— WHAT TO WORK ON —
Once the data has been read, return all of it precisely as written.

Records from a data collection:
===== src/fisr_pkg.sv =====
package fisr_pkg;

	// Set geometry
	localparam int CAPACITY = 64;
	localparam int IDX_W    = $clog2(CAPACITY);
	localparam int CNT_W    = $clog2(CAPACITY + 1);
	localparam int ID_W     = 32;
	localparam int COUNT_W  = 7;
	localparam int COUNT_MAX = 127;

	// Configuration port
	localparam int CFG_IDX_W  = 3;
	localparam int CFG_DATA_W = 32;
	localparam int NUM_RANGES = 3;

	localparam logic [CFG_IDX_W-1:0] REG_A_LOW  = 3'd0;
	localparam logic [CFG_IDX_W-1:0] REG_A_HIGH = 3'd1;
	localparam logic [CFG_IDX_W-1:0] REG_B_LOW  = 3'd2;
	localparam logic [CFG_IDX_W-1:0] REG_B_HIGH = 3'd3;
	localparam logic [CFG_IDX_W-1:0] REG_C_LOW  = 3'd4;
	localparam logic [CFG_IDX_W-1:0] REG_C_HIGH = 3'd5;

	// Operation codes
	localparam logic [1:0] KIND_QUERY   = 2'd0;
	localparam logic [1:0] KIND_ENABLE  = 2'd1;
	localparam logic [1:0] KIND_DISABLE = 2'd2;

	typedef enum logic [1:0] {
		ST_IDLE,
		ST_SCAN,
		ST_UPDATE
	} state_t;

	typedef struct packed {
		logic               supported;
		logic               status;
		logic [COUNT_W-1:0] set_count;
	} result_t;

	// Clamp the held count to the output field
	function automatic logic [COUNT_W-1:0] sat_count(input logic [CNT_W-1:0] cnt);
		if (32'(cnt) > 32'(COUNT_MAX)) begin
			sat_count = COUNT_W'(COUNT_MAX);
		end else begin
			sat_count = COUNT_W'(cnt);
		end
	endfunction

endpackage


===== src/fisr_ram.sv =====
module fisr_ram #(
	parameter int DEPTH = 64,
	parameter int WIDTH = 32
) (
	input  logic                     clk,
	input  logic                     rd_en,
	input  logic [$clog2(DEPTH)-1:0] rd_addr,
	output logic [WIDTH-1:0]         rd_data,
	input  logic                     wr_en,
	input  logic [$clog2(DEPTH)-1:0] wr_addr,
	input  logic [WIDTH-1:0]         wr_data
);

	logic [WIDTH-1:0] mem [DEPTH];

	// One write port, one registered read port
	always_ff @(posedge clk) begin
		if (wr_en) begin
			mem[wr_addr] <= wr_data;
		end
		if (rd_en) begin
			rd_data <= mem[rd_addr];
		end
	end

endmodule


===== src/fisr_cfg.sv =====
module fisr_cfg (
	input  logic                             clk,
	input  logic                             arst_n,
	input  logic                             cfg_we,
	input  logic [fisr_pkg::CFG_IDX_W-1:0]   cfg_index,
	input  logic [fisr_pkg::CFG_DATA_W-1:0]  cfg_data,
	input  logic [fisr_pkg::ID_W-1:0]        id,
	output logic                             in_range
);
	import fisr_pkg::*;

	logic [ID_W-1:0] low_q  [NUM_RANGES];
	logic [ID_W-1:0] high_q [NUM_RANGES];
	logic [NUM_RANGES-1:0] hit;
	logic in_range_q;

	// Range registers; reset leaves every range empty
	always_ff @(posedge clk or negedge arst_n) begin
		if (!arst_n) begin
			for (int r = 0; r < NUM_RANGES; r++) begin
				low_q[r]  <= ID_W'(1);
				high_q[r] <= '0;
			end
		end else if (cfg_we) begin
			case (cfg_index)
				REG_A_LOW:  low_q[0]  <= cfg_data;
				REG_A_HIGH: high_q[0] <= cfg_data;
				REG_B_LOW:  low_q[1]  <= cfg_data;
				REG_B_HIGH: high_q[1] <= cfg_data;
				REG_C_LOW:  low_q[2]  <= cfg_data;
				REG_C_HIGH: high_q[2] <= cfg_data;
				default: ;
			endcase
		end
	end

	// Inclusive bounds; low above high matches nothing
	always_comb begin
		for (int r = 0; r < NUM_RANGES; r++) begin
			hit[r] = (low_q[r] <= id) && (id <= high_q[r]);
		end
	end

	// Registered; id is held steady for the whole scan
	always_ff @(posedge clk) begin
		in_range_q <= |hit;
	end

	assign in_range = in_range_q;

endmodule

— EXPECTED OUTPUT —
===== src/fisr_pkg.sv =====
package fisr_pkg;

	// Set geometry
	localparam int CAPACITY = 64;
	localparam int IDX_W    = $clog2(CAPACITY);
	localparam int CNT_W    = $clog2(CAPACITY + 1);
	localparam int ID_W     = 32;
	localparam int COUNT_W  = 7;
	localparam int COUNT_MAX = 127;

	// Configuration port
	localparam int CFG_IDX_W  = 3;
	localparam int CFG_DATA_W = 32;
	localparam int NUM_RANGES = 3;

	localparam logic [CFG_IDX_W-1:0] REG_A_LOW  = 3'd0;
	localparam logic [CFG_IDX_W-1:0] REG_A_HIGH = 3'd1;
	localparam logic [CFG_IDX_W-1:0] REG_B_LOW  = 3'd2;
	localparam logic [CFG_IDX_W-1:0] REG_B_HIGH = 3'd3;
	localparam logic [CFG_IDX_W-1:0] REG_C_LOW  = 3'd4;
	localparam logic [CFG_IDX_W-1:0] REG_C_HIGH = 3'd5;

	// Operation codes
	localparam logic [1:0] KIND_QUERY   = 2'd0;
	localparam logic [1:0] KIND_ENABLE  = 2'd1;
	localparam logic [1:0] KIND_DISABLE = 2'd2;

	typedef enum logic [1:0] {
		ST_IDLE,
		ST_SCAN,
		ST_UPDATE
	} state_t;

	typedef struct packed {
		logic               supported;
		logic               status;
		logic [COUNT_W-1:0] set_count;
	} result_t;

	// Clamp the held count to the output field
	function automatic logic [COUNT_W-1:0] sat_count(input logic [CNT_W-1:0] cnt);
		if (32'(cnt) > 32'(COUNT_MAX)) begin
			sat_count = COUNT_W'(COUNT_MAX);
		end else begin
			sat_count = COUNT_W'(cnt);
		end
	endfunction

endpackage


===== src/fisr_ram.sv =====
module fisr_ram #(
	parameter int DEPTH = 64,
	parameter int WIDTH = 32
) (
	input  logic                     clk,
	input  logic                     rd_en,
	input  logic [$clog2(DEPTH)-1:0] rd_addr,
	output logic [WIDTH-1:0]         rd_data,
	input  logic                     wr_en,
	input  logic [$clog2(DEPTH)-1:0] wr_addr,
	input  logic [WIDTH-1:0]         wr_data
);

	logic [WIDTH-1:0] mem [DEPTH];

	// One write port, one registered read port
	always_ff @(posedge clk) begin
		if (wr_en) begin
			mem[wr_addr] <= wr_data;
		end
		if (rd_en) begin
			rd_data <= mem[rd_addr];
		end
	end

endmodule


===== src/fisr_cfg.sv =====
module fisr_cfg (
	input  logic                             clk,
	input  logic                             arst_n,
	input  logic                             cfg_we,
	input  logic [fisr_pkg::CFG_IDX_W-1:0]   cfg_index,
	input  logic [fisr_pkg::CFG_DATA_W-1:0]  cfg_data,
	input  logic [fisr_pkg::ID_W-1:0]        id,
	output logic                             in_range
);
	import fisr_pkg::*;

	logic [ID_W-1:0] low_q  [NUM_RANGES];
	logic [ID_W-1:0] high_q [NUM_RANGES];
	logic [NUM_RANGES-1:0] hit;
	logic in_range_q;

	// Range registers; reset leaves every range empty
	always_ff @(posedge clk or negedge arst_n) begin
		if (!arst_n) begin
			for (int r = 0; r < NUM_RANGES; r++) begin
				low_q[r]  <= ID_W'(1);
				high_q[r] <= '0;
			end
		end else if (cfg_we) begin
			case (cfg_index)
				REG_A_LOW:  low_q[0]  <= cfg_data;
				REG_A_HIGH: high_q[0] <= cfg_data;
				REG_B_LOW:  low_q[1]  <= cfg_data;
				REG_B_HIGH: high_q[1] <= cfg_data;
				REG_C_LOW:  low_q[2]  <= cfg_data;
				REG_C_HIGH: high_q[2] <= cfg_data;
				default: ;
			endcase
		end
	end

	// Inclusive bounds; low above high matches nothing
	always_comb begin
		for (int r = 0; r < NUM_RANGES; r++) begin
			hit[r] = (low_q[r] <= id) && (id <= high_q[r]);
		end
	end

	// Registered; id is held steady for the whole scan
	always_ff @(posedge clk) begin
		in_range_q <= |hit;
	end

	assign in_range = in_range_q;

endmodule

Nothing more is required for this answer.